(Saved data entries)
= = = = =
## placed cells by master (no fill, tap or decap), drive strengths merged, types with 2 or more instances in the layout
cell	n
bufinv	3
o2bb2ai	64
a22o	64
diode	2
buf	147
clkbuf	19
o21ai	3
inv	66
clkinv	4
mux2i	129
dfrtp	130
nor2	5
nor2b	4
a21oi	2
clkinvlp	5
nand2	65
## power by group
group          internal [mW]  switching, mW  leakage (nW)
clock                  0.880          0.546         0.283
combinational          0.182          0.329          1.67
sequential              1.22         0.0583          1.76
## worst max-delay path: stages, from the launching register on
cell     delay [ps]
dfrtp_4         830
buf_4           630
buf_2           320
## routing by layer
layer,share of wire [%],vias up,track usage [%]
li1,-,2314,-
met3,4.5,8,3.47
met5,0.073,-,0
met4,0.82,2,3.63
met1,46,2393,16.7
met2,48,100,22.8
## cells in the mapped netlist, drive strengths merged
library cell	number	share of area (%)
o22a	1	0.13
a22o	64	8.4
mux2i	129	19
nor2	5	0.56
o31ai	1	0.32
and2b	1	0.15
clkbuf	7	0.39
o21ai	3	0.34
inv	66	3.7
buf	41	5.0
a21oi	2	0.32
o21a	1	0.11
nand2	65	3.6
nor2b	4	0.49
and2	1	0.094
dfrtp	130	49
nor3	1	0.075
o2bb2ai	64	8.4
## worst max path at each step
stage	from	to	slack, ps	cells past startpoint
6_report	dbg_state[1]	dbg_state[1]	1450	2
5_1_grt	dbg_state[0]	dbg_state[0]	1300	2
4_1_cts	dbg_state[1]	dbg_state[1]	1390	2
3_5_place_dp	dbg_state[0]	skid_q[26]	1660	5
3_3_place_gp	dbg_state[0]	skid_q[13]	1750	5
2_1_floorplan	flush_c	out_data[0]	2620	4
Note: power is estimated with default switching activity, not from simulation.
[src/rtl/ctrl_decode_stage_pkg.sv]
// rtl/ctrl_decode_stage_pkg.sv - shared opcodes, encodings, FSM states and control word
package ctrl_decode_stage_pkg;

  localparam logic [6:0] OP_R      = 7'b0110011;
  localparam logic [6:0] OP_I      = 7'b0010011;
  localparam logic [6:0] OP_LOAD   = 7'b0000011;
  localparam logic [6:0] OP_STORE  = 7'b0100011;
  localparam logic [6:0] OP_BRANCH = 7'b1100011;
  localparam logic [6:0] OP_JAL    = 7'b1101111;
  localparam logic [6:0] OP_JALR   = 7'b1100111;
  localparam logic [6:0] OP_LUI    = 7'b0110111;
  localparam logic [6:0] OP_AUIPC  = 7'b0010111;

  localparam logic [6:0] F7_MEXT   = 7'b0000001;

  localparam logic [2:0] IMM_I = 3'b000;
  localparam logic [2:0] IMM_S = 3'b001;
  localparam logic [2:0] IMM_B = 3'b010;
  localparam logic [2:0] IMM_J = 3'b011;
  localparam logic [2:0] IMM_U = 3'b100;

  localparam logic [1:0] RES_ALU = 2'b00;
  localparam logic [1:0] RES_MEM = 2'b01;
  localparam logic [1:0] RES_PC4 = 2'b10;
  localparam logic [1:0] RES_IMM = 2'b11;

  localparam logic [1:0] ALUOP_ADD   = 2'b00;
  localparam logic [1:0] ALUOP_BR    = 2'b01;
  localparam logic [1:0] ALUOP_FUNCT = 2'b10;

  typedef enum logic {
    ST_IDLE = 1'b0,
    ST_DIV  = 1'b1
  } state_t;

  typedef struct packed {
    logic       reg_write;
    logic       alu_src;
    logic       alu_src_a;
    logic       mem_write;
    logic       branch;
    logic       jump;
    logic       jump_reg;
    logic       illegal;
    logic [2:0] imm_src;
    logic [1:0] result_src;
    logic [1:0] alu_op;
  } ctrl_t;

  function automatic ctrl_t illegal_ctrl();
    ctrl_t c;
    c         = '0;
    c.illegal = 1'b1;
    return c;
  endfunction

endpackage
==> config.mk <==
export PLATFORM = sky130hd
export DESIGN_NAME = spike_rate_meter_flat
export DESIGN_NICKNAME = d
export VERILOG_FILES = /design/src/rtl/spike_rate_meter_if.sv /design/src/rtl/spike_rate_meter.sv /design/src/flat_wrapper.sv
export SDC_FILE = /design/constraint.sdc
export NUM_CORES = 1
export LEC_CHECK = 0
export ABC_AREA = 1
export BUFFER_PORTS_ARGS = -buffer_cell sky130_fd_sc_hd__buf_2
export CORE_ASPECT_RATIO = 0.5
export CORE_MARGIN = 2
export CORE_UTILIZATION = 59
export CTS_CLUSTER_SIZE = 16
export DETAILED_ROUTE_END_ITERATION = 6
export GPL_ROUTABILITY_DRIVEN = 1
export PLACE_DENSITY = 0.88
export SYNTH_ARGS = -nofsm -noshare
export SYNTH_HDL_FRONTEND = slang
export SYNTH_SLANG_ARGS = --single-unit
==> constraint.sdc <==
create_clock -name clk -period 2.9 [get_ports clk]
set_clock_uncertainty 0.2 [all_clocks]
set_input_delay 0.29 -clock clk [delete_from_list [all_inputs] [get_ports clk]]
set_output_delay 0.29 -clock clk [all_outputs]
set_load 0.1 [all_outputs]
==> src/rtl/spike_rate_meter_if.sv <==
// spike_rate_meter_if: control inputs and measurement results of the spike rate meter
interface spike_rate_meter_if #(
  parameter int WIN_W = 16,
  parameter int CNT_W = 8,
  parameter int ISI_W = 12
);
  logic             ena;
  logic             clear;
  logic             spike;
  logic [WIN_W-1:0] win_len;
  logic [CNT_W-1:0] rate;
  logic             rate_valid;
  logic             rate_sat;
  logic [ISI_W-1:0] isi;
  logic             isi_valid;
  logic             busy;
  modport master (
    output ena, clear, spike, win_len,
    input  rate, rate_valid, rate_sat, isi, isi_valid, busy
  );
  modport slave (
    input  ena, clear, spike, win_len,
    output rate, rate_valid, rate_sat, isi, isi_valid, busy
  );
endinterface

==> src/rtl/spike_rate_meter.sv <==
// spike_rate_meter: windowed spike-edge rate counter with inter-spike interval measurement
module spike_rate_meter #(
  parameter int WIN_W = 16,
  parameter int CNT_W = 8,
  parameter int ISI_W = 12
) (
  input logic clk,
  input logic rst_n,
  spike_rate_meter_if.slave bus
);
  typedef enum logic {IDLE, RUN} state_t;
  state_t state, state_nxt;
  logic             spike_d;
  logic [WIN_W-1:0] win_cnt, win_n, n_load;
  logic [CNT_W-1:0] acc, acc_nxt, rate_q;
  logic             sat, sat_nxt, rate_sat_q, rate_valid_q;
  logic [ISI_W-1:0] isi_cnt, isi_q;
  logic             seen, isi_valid_q;
  logic             ev, last;
  assign bus.rate       = rate_q;
  assign bus.rate_sat   = rate_sat_q;
  assign bus.rate_valid = rate_valid_q;
  assign bus.isi        = isi_q;
  assign bus.isi_valid  = isi_valid_q;
  assign bus.busy       = (state == RUN);
  // state register
  always_ff @(posedge clk or negedge rst_n)
    if (!rst_n) state <= IDLE;
    else        state <= state_nxt;
  // next state, edge detect, window end and saturating accumulate
  always_comb begin
    state_nxt = bus.clear ? IDLE : (bus.ena ? RUN : IDLE);
    ev        = bus.spike & ~spike_d;
    last      = (state == RUN) && (win_cnt == win_n - 1'b1);
    acc_nxt   = (ev && !(&acc)) ? acc + 1'b1 : acc;
    sat_nxt   = sat | (ev & (&acc));
    n_load    = (bus.win_len == '0) ? WIN_W'(1) : bus.win_len;
  end
  // window counting, rate publication and interval measurement
  always_ff @(posedge clk or negedge rst_n) begin
    if (!rst_n) begin
      spike_d      <= 1'b0;
      win_cnt      <= '0;
      win_n        <= '0;
      acc          <= '0;
      sat          <= 1'b0;
      rate_q       <= '0;
      rate_sat_q   <= 1'b0;
      rate_valid_q <= 1'b0;
      isi_cnt      <= '0;
      seen         <= 1'b0;
      isi_q        <= '0;
      isi_valid_q  <= 1'b0;
    end else begin
      spike_d      <= bus.spike;
      rate_valid_q <= 1'b0;
      isi_valid_q  <= 1'b0;
      if (bus.clear) begin
        win_cnt    <= '0;
        win_n      <= '0;
        acc        <= '0;
        sat        <= 1'b0;
        rate_q     <= '0;
        rate_sat_q <= 1'b0;
        isi_cnt    <= '0;
        seen       <= 1'b0;
        isi_q      <= '0;
      end else begin
        if (state == IDLE) begin
          acc     <= '0;
          sat     <= 1'b0;
          win_cnt <= '0;
          if (bus.ena) win_n <= n_load;
        end else if (last) begin
          rate_q       <= acc_nxt;
          rate_sat_q   <= sat_nxt;
          rate_valid_q <= 1'b1;
          acc          <= '0;
          sat          <= 1'b0;
          win_cnt      <= '0;
          win_n        <= n_load;
        end else if (!bus.ena) begin
          acc     <= '0;
          sat     <= 1'b0;
          win_cnt <= '0;
        end else begin
          acc     <= acc_nxt;
          sat     <= sat_nxt;
          win_cnt <= win_cnt + 1'b1;
        end
        if (!bus.ena) begin
          seen    <= 1'b0;
          isi_cnt <= '0;
        end else if (ev) begin
          isi_cnt <= ISI_W'(1);
          seen    <= 1'b1;
          if (seen) begin
            isi_q       <= isi_cnt;
            isi_valid_q <= 1'b1;
          end
        end else if (seen && !(&isi_cnt)) begin
          isi_cnt <= isi_cnt + 1'b1;
        end
      end
    end
  end
endmodule

==> src/flat_wrapper.sv <==
// flat-port wrapper written by rule: the top's interface ports become plain ports
module spike_rate_meter_flat 
#(
  parameter int WIN_W = 16,
  parameter int CNT_W = 8,
  parameter int ISI_W = 12
)
  (clk, rst_n, bus_ena, bus_clear, bus_spike, bus_win_len, bus_rate, bus_rate_valid, bus_rate_sat, bus_isi, bus_isi_valid, bus_busy);
  spike_rate_meter_if #(.WIN_W(WIN_W), .CNT_W(CNT_W), .ISI_W(ISI_W)) bus_i ();
  input logic clk;
  input logic rst_n;
  input wire logic [$bits(bus_i.ena)-1:0] bus_ena;
  input wire logic [$bits(bus_i.clear)-1:0] bus_clear;
  input wire logic [$bits(bus_i.spike)-1:0] bus_spike;
  input wire logic [$bits(bus_i.win_len)-1:0] bus_win_len;
  output wire logic [$bits(bus_i.rate)-1:0] bus_rate;
  output wire logic [$bits(bus_i.rate_valid)-1:0] bus_rate_valid;
  output wire logic [$bits(bus_i.rate_sat)-1:0] bus_rate_sat;
  output wire logic [$bits(bus_i.isi)-1:0] bus_isi;
  output wire logic [$bits(bus_i.isi_valid)-1:0] bus_isi_valid;
  output wire logic [$bits(bus_i.busy)-1:0] bus_busy;
  assign bus_i.ena = bus_ena;
  assign bus_i.clear = bus_clear;
  assign bus_i.spike = bus_spike;
  assign bus_i.win_len = bus_win_len;
  assign bus_rate = bus_i.rate;
  assign bus_rate_valid = bus_i.rate_valid;
  assign bus_rate_sat = bus_i.rate_sat;
  assign bus_isi = bus_i.isi;
  assign bus_isi_valid = bus_i.isi_valid;
  assign bus_busy = bus_i.busy;
  spike_rate_meter #(.WIN_W(WIN_W), .CNT_W(CNT_W), .ISI_W(ISI_W)) u_core (.clk(clk), .rst_n(rst_n), .bus(bus_i));
endmodule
= = = = =
Your task | Collect each line of the entries that has the word "cells", copying it in full.

Solution to this task |
## placed cells by master (no fill, tap or decap), drive strengths merged, types with 2 or more instances in the layout
## cells in the mapped netlist, drive strengths merged
stage	from	to	slack, ps	cells past startpoint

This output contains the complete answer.